- WHAT NEEDS TO BE DONE:
Lines that include the string "figures" are the ones to copy from the entries below.

── DATA TO PROCESS ──

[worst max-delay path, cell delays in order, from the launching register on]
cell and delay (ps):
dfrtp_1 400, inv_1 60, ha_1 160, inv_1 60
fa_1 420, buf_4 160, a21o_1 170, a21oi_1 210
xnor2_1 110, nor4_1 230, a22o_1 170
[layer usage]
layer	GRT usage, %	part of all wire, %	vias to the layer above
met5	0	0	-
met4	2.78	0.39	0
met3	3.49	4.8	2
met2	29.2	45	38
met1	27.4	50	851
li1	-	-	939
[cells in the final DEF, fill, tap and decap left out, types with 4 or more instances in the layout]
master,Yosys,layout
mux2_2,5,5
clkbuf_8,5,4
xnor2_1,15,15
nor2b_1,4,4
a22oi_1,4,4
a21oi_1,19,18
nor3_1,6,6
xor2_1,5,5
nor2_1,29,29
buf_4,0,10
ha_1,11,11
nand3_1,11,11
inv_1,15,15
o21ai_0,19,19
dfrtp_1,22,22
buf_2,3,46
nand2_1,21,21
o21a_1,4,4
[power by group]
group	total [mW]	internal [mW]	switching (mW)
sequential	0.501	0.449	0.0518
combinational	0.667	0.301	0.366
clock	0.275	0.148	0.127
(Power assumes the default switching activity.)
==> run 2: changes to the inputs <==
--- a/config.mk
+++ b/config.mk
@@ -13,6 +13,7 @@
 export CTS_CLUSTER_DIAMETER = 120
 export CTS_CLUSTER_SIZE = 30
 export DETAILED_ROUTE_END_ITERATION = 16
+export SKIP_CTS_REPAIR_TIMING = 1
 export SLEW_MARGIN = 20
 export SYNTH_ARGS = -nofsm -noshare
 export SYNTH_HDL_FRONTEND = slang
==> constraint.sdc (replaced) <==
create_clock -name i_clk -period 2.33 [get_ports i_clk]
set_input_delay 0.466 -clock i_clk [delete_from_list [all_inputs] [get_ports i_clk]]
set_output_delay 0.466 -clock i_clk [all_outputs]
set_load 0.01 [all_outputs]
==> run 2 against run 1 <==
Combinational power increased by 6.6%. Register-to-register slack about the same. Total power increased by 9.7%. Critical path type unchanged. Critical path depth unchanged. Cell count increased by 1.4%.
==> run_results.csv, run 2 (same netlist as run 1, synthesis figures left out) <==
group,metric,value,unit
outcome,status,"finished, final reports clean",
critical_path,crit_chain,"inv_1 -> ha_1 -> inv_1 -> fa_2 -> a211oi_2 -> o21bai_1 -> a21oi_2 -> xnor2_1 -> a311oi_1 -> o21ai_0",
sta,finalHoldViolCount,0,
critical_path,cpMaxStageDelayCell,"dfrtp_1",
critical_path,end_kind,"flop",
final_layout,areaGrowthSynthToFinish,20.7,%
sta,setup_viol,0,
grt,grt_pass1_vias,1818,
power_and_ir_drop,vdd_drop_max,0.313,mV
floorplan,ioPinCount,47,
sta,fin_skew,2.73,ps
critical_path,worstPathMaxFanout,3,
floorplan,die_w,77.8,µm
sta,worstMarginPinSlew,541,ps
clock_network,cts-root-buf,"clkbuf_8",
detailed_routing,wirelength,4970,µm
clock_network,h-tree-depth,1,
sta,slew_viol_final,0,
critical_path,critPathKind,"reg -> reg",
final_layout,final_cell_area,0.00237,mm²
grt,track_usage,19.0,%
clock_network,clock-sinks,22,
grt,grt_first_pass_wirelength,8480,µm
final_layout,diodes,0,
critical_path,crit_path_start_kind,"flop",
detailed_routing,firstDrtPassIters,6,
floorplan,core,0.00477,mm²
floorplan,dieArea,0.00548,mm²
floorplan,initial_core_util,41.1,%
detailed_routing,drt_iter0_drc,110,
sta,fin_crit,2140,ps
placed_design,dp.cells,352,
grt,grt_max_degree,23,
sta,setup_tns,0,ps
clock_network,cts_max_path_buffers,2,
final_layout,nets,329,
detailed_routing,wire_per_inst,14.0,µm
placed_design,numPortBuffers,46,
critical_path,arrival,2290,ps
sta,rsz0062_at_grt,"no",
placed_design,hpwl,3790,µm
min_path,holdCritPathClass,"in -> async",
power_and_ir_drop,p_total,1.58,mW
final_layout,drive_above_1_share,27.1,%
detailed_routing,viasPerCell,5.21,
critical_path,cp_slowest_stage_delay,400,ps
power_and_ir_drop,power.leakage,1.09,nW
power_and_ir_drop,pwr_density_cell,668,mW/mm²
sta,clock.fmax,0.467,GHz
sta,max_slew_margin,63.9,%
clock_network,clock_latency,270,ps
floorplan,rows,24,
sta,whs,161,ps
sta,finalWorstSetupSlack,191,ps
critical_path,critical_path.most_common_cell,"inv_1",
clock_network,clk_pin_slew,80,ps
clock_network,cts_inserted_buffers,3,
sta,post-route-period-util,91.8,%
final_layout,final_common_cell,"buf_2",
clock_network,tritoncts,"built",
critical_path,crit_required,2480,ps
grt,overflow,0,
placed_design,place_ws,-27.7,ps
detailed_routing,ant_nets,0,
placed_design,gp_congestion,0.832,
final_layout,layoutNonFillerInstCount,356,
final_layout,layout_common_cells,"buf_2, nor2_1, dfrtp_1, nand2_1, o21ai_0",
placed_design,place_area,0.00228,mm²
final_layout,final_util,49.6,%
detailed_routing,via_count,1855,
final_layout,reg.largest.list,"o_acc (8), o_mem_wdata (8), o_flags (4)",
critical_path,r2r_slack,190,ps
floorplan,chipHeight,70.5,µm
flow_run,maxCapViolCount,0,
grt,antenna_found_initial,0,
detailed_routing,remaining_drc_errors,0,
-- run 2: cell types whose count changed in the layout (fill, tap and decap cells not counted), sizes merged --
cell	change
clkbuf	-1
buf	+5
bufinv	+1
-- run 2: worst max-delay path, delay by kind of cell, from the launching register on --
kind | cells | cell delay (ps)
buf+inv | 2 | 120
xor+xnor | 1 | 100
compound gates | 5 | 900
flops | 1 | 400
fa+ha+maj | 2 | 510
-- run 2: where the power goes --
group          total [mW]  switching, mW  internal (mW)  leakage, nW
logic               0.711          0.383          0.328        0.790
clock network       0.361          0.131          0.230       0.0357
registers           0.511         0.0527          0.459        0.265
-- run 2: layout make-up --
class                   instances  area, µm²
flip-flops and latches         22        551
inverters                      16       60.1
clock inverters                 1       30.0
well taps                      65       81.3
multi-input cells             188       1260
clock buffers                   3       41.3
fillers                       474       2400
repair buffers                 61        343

───
── DATA TO PROCESS ──

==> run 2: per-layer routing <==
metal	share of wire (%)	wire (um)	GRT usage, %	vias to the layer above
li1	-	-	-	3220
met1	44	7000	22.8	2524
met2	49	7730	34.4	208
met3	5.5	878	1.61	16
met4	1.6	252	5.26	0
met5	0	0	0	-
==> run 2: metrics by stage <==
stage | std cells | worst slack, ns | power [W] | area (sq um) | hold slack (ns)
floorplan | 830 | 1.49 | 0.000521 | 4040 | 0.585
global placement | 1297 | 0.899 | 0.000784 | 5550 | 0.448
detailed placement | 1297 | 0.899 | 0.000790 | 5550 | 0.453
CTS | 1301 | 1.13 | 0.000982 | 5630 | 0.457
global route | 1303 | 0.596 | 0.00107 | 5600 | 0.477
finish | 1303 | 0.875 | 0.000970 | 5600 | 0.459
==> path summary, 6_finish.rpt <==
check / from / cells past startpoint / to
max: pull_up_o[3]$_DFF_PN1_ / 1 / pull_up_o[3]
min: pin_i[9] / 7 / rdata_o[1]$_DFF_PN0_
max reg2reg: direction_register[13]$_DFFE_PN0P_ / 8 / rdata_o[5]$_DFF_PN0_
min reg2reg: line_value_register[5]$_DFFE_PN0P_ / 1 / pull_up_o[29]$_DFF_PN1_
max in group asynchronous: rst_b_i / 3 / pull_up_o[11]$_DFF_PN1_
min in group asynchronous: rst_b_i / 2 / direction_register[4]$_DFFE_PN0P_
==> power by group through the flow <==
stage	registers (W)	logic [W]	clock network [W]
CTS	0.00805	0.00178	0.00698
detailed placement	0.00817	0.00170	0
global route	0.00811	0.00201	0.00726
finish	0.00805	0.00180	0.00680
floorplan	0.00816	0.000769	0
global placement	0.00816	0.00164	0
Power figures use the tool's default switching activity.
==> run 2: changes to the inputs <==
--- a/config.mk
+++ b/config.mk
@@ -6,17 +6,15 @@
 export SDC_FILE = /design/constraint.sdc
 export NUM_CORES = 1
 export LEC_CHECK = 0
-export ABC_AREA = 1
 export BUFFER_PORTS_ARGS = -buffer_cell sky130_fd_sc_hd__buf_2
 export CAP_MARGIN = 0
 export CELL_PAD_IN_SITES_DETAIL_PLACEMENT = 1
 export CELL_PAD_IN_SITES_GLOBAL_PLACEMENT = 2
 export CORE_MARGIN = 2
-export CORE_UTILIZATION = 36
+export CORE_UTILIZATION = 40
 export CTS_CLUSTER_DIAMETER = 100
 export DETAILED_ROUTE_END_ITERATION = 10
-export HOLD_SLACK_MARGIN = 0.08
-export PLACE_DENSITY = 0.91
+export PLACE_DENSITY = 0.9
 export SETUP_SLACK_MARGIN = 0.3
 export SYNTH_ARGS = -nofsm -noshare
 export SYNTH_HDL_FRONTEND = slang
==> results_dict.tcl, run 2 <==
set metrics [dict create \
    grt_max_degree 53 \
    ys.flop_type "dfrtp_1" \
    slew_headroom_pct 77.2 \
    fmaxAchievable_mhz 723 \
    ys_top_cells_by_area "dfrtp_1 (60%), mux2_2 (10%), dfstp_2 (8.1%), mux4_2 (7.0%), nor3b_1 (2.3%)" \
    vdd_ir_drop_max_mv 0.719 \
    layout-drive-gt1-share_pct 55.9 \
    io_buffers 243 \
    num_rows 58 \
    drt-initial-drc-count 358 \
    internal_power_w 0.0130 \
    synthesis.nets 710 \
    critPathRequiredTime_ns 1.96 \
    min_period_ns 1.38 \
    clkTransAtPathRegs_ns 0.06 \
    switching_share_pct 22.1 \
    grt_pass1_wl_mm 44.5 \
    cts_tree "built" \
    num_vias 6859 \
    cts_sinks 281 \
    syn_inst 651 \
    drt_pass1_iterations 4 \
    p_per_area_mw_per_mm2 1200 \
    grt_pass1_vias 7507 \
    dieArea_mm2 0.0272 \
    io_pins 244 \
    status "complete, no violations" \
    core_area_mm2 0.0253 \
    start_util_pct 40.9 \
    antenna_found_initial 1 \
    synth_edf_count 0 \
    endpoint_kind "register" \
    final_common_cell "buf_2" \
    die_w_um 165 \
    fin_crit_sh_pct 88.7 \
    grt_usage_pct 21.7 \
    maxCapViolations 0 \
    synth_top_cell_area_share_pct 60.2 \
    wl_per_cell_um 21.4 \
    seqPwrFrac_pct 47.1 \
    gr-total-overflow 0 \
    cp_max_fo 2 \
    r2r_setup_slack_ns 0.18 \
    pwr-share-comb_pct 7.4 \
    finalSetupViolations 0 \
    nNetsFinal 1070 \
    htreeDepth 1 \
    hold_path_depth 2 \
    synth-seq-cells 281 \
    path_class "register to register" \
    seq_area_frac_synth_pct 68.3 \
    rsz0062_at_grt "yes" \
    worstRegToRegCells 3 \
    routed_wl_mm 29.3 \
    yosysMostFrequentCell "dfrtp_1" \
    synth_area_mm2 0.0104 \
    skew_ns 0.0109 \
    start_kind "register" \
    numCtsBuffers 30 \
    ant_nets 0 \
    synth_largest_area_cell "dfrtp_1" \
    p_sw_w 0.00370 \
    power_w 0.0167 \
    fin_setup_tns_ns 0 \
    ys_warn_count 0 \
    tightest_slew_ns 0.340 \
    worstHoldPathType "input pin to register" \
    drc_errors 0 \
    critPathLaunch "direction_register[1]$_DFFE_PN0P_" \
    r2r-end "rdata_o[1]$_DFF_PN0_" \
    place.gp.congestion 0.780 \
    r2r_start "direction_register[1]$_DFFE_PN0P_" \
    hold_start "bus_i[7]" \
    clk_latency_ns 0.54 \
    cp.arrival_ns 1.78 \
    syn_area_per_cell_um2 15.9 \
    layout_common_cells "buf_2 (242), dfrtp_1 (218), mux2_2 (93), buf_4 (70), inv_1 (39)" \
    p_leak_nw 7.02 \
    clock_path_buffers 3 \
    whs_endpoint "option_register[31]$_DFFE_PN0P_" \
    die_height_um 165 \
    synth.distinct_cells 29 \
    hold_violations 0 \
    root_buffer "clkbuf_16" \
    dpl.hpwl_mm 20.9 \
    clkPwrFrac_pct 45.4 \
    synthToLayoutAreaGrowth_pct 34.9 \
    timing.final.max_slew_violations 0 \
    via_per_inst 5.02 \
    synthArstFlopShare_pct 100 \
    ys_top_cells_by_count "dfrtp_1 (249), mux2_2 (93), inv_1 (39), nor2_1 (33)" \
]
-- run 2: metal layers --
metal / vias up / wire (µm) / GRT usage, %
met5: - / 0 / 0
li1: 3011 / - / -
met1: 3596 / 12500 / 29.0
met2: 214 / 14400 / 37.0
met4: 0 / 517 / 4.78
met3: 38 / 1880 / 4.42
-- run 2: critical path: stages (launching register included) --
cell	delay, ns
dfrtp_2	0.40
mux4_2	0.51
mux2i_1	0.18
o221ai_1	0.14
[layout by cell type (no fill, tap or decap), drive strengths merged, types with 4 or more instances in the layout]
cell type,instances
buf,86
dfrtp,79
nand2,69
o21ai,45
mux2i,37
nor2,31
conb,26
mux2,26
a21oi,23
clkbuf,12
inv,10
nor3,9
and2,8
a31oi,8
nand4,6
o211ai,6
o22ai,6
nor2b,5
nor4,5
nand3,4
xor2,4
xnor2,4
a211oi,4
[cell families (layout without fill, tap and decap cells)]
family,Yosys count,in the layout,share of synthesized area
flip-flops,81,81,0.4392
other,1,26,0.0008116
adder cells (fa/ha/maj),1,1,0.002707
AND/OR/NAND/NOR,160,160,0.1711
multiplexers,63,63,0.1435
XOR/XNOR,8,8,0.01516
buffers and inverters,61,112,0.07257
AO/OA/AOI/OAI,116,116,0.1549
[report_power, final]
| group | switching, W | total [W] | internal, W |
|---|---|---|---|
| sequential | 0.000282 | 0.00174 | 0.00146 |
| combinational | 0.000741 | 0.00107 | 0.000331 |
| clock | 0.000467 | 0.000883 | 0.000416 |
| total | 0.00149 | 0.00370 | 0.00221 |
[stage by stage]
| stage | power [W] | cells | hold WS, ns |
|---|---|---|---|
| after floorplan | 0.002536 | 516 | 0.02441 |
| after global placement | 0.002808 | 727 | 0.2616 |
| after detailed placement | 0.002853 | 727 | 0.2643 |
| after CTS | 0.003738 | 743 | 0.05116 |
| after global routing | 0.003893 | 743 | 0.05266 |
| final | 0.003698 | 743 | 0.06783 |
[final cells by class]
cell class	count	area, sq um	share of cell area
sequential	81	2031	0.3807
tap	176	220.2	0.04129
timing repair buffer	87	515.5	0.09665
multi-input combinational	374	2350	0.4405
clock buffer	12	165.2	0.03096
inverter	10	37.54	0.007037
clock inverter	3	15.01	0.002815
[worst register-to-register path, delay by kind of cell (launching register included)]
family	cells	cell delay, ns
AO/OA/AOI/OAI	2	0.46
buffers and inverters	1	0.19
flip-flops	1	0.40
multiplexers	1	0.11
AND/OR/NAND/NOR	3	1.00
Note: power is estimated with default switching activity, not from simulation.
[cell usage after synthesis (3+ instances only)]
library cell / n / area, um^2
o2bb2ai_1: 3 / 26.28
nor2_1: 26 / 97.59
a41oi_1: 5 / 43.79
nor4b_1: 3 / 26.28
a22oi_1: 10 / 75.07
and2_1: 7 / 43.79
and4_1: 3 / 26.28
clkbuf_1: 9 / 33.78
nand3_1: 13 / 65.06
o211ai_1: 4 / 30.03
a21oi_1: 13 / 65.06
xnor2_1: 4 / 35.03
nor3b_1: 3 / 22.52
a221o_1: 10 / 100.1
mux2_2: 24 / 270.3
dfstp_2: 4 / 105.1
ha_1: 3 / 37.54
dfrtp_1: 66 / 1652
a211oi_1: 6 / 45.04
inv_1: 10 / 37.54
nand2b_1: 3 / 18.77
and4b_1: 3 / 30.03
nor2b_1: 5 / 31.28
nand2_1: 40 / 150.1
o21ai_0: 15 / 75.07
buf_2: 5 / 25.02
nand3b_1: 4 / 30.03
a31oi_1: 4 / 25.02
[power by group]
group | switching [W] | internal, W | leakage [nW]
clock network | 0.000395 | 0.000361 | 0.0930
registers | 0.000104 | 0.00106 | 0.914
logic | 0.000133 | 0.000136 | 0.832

───

- ANSWER SECTION:
==> run_results.csv, run 2 (same netlist as run 1, synthesis figures left out) <==
Power figures use the tool's default switching activity.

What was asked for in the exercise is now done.